In a discussion that involves both C and C++ "function declaration" is a rather vague term. These languages are significantly different in this regard.
In C++ language there's only one kind of function declaration: declaration with all parameter types and return type. Such declarations are necessary because C++ language supports function overloading. In order to choose which function to call the compiler needs to know everything about the function and needs to know which overloaded versions of the function are available. If you "forget" to declare some overloaded version, it will not be considered by overload resolution. That is at least one of the reasons function declarations are necessary in C++.
In C language there are two kinds of function declarations: non-prototype declarations and prototype declarations (or simply prototypes). A prototype in C is pretty similar to C++ declaration - it includes all parameter types. Prototypes have always been required in standard C for variadic functions (functions with ... parameters). For non-variadic functions prototype declarations are not required even today. But starting from C99 at least non-prototype declarations are required for all other functions. In older C89/90 version of the language function declarations for non-variadic functions were not required.
So, that should basically answer your question. In C++ function declarations are required because language features rely on them critically. In modern C function declarations are also required just to make the code safer. In older versions of C function declarations were not required mostly simply because the language was defined to work without them.

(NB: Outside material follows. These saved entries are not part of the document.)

<file path="src/rtl/atmega_eep_pkg.sv">
// Shared opcodes, response codes and FSM state type for the EEPROM maintenance loader.
package atmega_eep_pkg;

   localparam logic [7:0] CMD_DUMP = 8'h52;
   localparam logic [7:0] CMD_LOAD = 8'h57;
   localparam logic [7:0] CMD_STAT = 8'h53;

   localparam logic [7:0] RSP_ACK = 8'h06;
   localparam logic [7:0] RSP_NAK = 8'h15;

   typedef enum logic [2:0] {
      StIdle,
      StDumpAddr,
      StDumpWait,
      StDumpSend,
      StLoadRx,
      StLoadWr,
      StSendResp
   } state_e;

endpackage

</file>
<file path="src/rtl/atmega_eep_loader_timeout.sv">
// Clearable idle counter; tc flags the last cycle before LIMIT idle cycles have elapsed.
module atmega_eep_loader_timeout #(
   parameter int unsigned LIMIT = 1000000
) (
   input  logic clk,
   input  logic rst,
   input  logic clr,
   input  logic inc,
   output logic tc
);

   localparam int unsigned W = $clog2(LIMIT + 1);

   logic [W-1:0] cnt_q;

   always_ff @(posedge clk) begin
      if (rst || clr) begin
         cnt_q <= '0;
      end else if (inc && !tc) begin
         cnt_q <= cnt_q + 1'b1;
      end
   end

   // tc is seen in the cycle that would make the count reach LIMIT.
   assign tc = (cnt_q == W'(LIMIT - 1));

endmodule

</file>
<file path="src/rtl/atmega_eep_loader.sv">
// Host maintenance port: dumps, loads and reports modified status of the EEPROM over a
// valid/ready byte link, stalling the CPU while it owns the EEPROM external port.
module atmega_eep_loader
   import atmega_eep_pkg::*;
#(
   parameter int unsigned EEP_SIZE       = 512,
   parameter int unsigned TIMEOUT_CYCLES = 1000000
) (
   input  logic        clk,
   input  logic        rst,
   input  logic [7:0]  rx_data,
   input  logic        rx_valid,
   output logic        rx_ready,
   output logic [7:0]  tx_data,
   output logic        tx_valid,
   input  logic        tx_ready,
   output logic [16:0] eep_addr,
   output logic [7:0]  eep_wdata,
   output logic        eep_wr,
   input  logic [7:0]  eep_rdata,
   output logic        eep_rd,
   output logic        eep_en,
   input  logic        eep_modified,
   output logic        cpu_stall,
   output logic        busy
);

   localparam logic [16:0] LAST_ADDR = 17'(EEP_SIZE - 1);

   state_e      state_q, state_d;
   logic [16:0] addr_q, addr_d;
   logic [7:0]  wdata_q, wdata_d;
   logic [7:0]  tx_data_q, tx_data_d;
   logic        armed_q;
   logic        rx_fire, tx_fire, last_addr, to_tc;

   // armed_q holds rx_ready low for the first cycle out of reset.
   assign rx_ready  = ((state_q == StIdle) && armed_q) || (state_q == StLoadRx);
   assign tx_valid  = (state_q == StDumpSend) || (state_q == StSendResp);
   assign eep_rd    = (state_q == StDumpAddr) || (state_q == StDumpWait);
   assign eep_wr    = (state_q == StLoadWr);
   assign eep_en    = eep_rd || eep_wr;
   assign cpu_stall = eep_en;
   assign busy      = (state_q != StIdle);
   assign eep_addr  = addr_q;
   assign eep_wdata = wdata_q;
   assign tx_data   = tx_data_q;

   assign rx_fire   = rx_valid && rx_ready;
   assign tx_fire   = tx_valid && tx_ready;
   assign last_addr = (addr_q == LAST_ADDR);

   atmega_eep_loader_timeout #(
      .LIMIT (TIMEOUT_CYCLES)
   ) u_timeout (
      .clk (clk),
      .rst (rst),
      .clr ((state_q != StLoadRx) || rx_fire),
      .inc (state_q == StLoadRx),
      .tc  (to_tc)
   );

   always_comb begin
      state_d   = state_q;
      addr_d    = addr_q;
      wdata_d   = wdata_q;
      tx_data_d = tx_data_q;
      unique case (state_q)
         StIdle: begin
            if (rx_fire) begin
               case (rx_data)
                  CMD_DUMP: begin
                     addr_d  = '0;
                     state_d = StDumpAddr;
                  end
                  CMD_LOAD: begin
                     addr_d  = '0;
                     state_d = StLoadRx;
                  end
                  CMD_STAT: begin
                     tx_data_d = {7'b0, eep_modified};
                     state_d   = StSendResp;
                  end
                  default: begin
                     tx_data_d = RSP_NAK;
                     state_d   = StSendResp;
                  end
               endcase
            end
         end
         StDumpAddr: state_d = StDumpWait;
         StDumpWait: begin
            tx_data_d = eep_rdata;
            state_d   = StDumpSend;
         end
         StDumpSend: begin
            if (tx_fire) begin
               if (last_addr) begin
                  state_d = StIdle;
               end else begin
                  addr_d  = addr_q + 17'd1;
                  state_d = StDumpAddr;
               end
            end
         end
         StLoadRx: begin
            if (rx_fire) begin
               wdata_d = rx_data;
               state_d = StLoadWr;
            end else if (to_tc) begin
               tx_data_d = RSP_NAK;
               state_d   = StSendResp;
            end
         end
         StLoadWr: begin
            if (last_addr) begin
               tx_data_d = RSP_ACK;
               state_d   = StSendResp;
            end else begin
               addr_d  = addr_q + 17'd1;
               state_d = StLoadRx;
            end
         end
         StSendResp: begin
            if (tx_fire) state_d = StIdle;
         end
         default: state_d = StIdle;
      endcase
   end

   always_ff @(posedge clk) begin
      if (rst) begin
         state_q   <= StIdle;
         addr_q    <= '0;
         wdata_q   <= '0;
         tx_data_q <= '0;
         armed_q   <= 1'b0;
      end else begin
         state_q   <= state_d;
         addr_q    <= addr_d;
         wdata_q   <= wdata_d;
         tx_data_q <= tx_data_d;
         armed_q   <= 1'b1;
      end
   end

endmodule

</file>
<file path="config.mk">
export PLATFORM = sky130hd
export DESIGN_NAME = atmega_eep_loader
export DESIGN_NICKNAME = d
export VERILOG_FILES = /design/src/rtl/atmega_eep_pkg.sv /design/src/rtl/atmega_eep_loader_timeout.sv /design/src/rtl/atmega_eep_loader.sv
export SDC_FILE = /design/constraint.sdc
export NUM_CORES = 1
export LEC_CHECK = 0
export ABC_AREA = 1
export CAP_MARGIN = 20
export CORE_MARGIN = 2
export CORE_UTILIZATION = 58
export CTS_CLUSTER_SIZE = 16
export DETAILED_ROUTE_END_ITERATION = 7
export GPL_TIMING_DRIVEN = 0
export PLACE_DENSITY = 0.86
export SETUP_SLACK_MARGIN = 0.4
export SLEW_MARGIN = 20
export SYNTH_ARGS = -nofsm -noshare
export SYNTH_HDL_FRONTEND = slang
export SYNTH_HIERARCHICAL = 1
export SYNTH_SLANG_ARGS = --single-unit
</file>
<file path="constraint.sdc">
create_clock -name clk -period 2.7 [get_ports clk]
set_input_delay 0.54 -clock clk [delete_from_list [all_inputs] [get_ports clk]]
set_output_delay 0.54 -clock clk [all_outputs]
set_load 0.05 [all_outputs]
</file>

Function declarations in C are not mandatory for legacy / backwards compatability reasons - if they were made mandatory then some old / legacy code somewhere would stop compiling.
I'd guess that they are mandatory in C++ becasuse C++ isn't a strict superset of C and so can make the sensible choice of making them mandatory.
You should always declare them however - see this question Must declare function prototype in C?
FYI in C99 function declarations are now mandatory.

Function declarations are mandatory in C. Prototypes, however, are optional, except in the cases of variadic functions and functions whose argument types would be altered by default promotions.

I can't answer for C.
In C++, for functions:
void foo(); is a declaration.
void foo() { .. } is a definition and a declaration.
You need at least one declaration in scope before you call foo().
Much the same is true for data variables.

Related

Are function prototypes necessary for C++?

Basically, I am reading through this book right here and in Section 1.6: Some Differences between C and C++ it is stated:
Another subtle difference between C and C++ is that in a C++ program,
all functions must be prototyped.
I am sure that this is not true from all the C++ programs that I have written. Is this only true for some versions of C++? Is it also true for C?
It has been true of C++ since the beginning (although in C++ it's just called a "declaration", not a "prototype").
As C existed decades ago, it allowed you to call a function without declaring it. You could, however, declare a function if you wanted to--usually to tell the compiler that it had a return type different from what the compiler would deduce on its own. So, in C a function declaration looks something like this:
long f();
Note that empty parens there. That's what separates a function "declaration" from a function "prototype" (though a prototype is basically a superset of a declaration, so a prototype also declares the function in question). A prototype always has something inside the parens to indicate the number and type of parameters the function accepts, on this general order:
short g(int a, double b);
If it doesn't accept any parameters, you have to put in void to indicate that:
int h(void);
If you leave the parens empty, that (as noted above) means it's a function declaration instead of a prototype--and that means you're telling the compiler the function's return type, but you're not telling it anything about the number or type of parameters.
C++ (since before it was called C++, if I recall correctly) has only had one concept instead of the two in C. In C++ every function must be declared--and a declaration always includes the number of parameters, and the type of each. This is absolutely necessary to support (for one obvious example) function overloading, where the correct function to call is determined from the number and types of arguments you pass in the call.
A function definition in C++ also acts as a function declaration. Every function must be declared, but the declaration doesn't have to be separate from the definition.
In reasonably modern C, you normally get pretty much the same--that is, a "new" (i.e., not ancient) type function definition also acts as a prototype for that function. As C was originally defined, it included a syntax for a function definition that looked like this:
int f(a, b, c)
int a;
short b;
long c;
{
// function body here
}
This defines the function, but the compiler treats it only as a function declaration, not a prototype--that is, it tells the compiler the return type, but the number and types of parameters (even though they're specified) are not used by the compiler in the same way they would be with a function prototype. C++ has never used or supported this style of function definition though.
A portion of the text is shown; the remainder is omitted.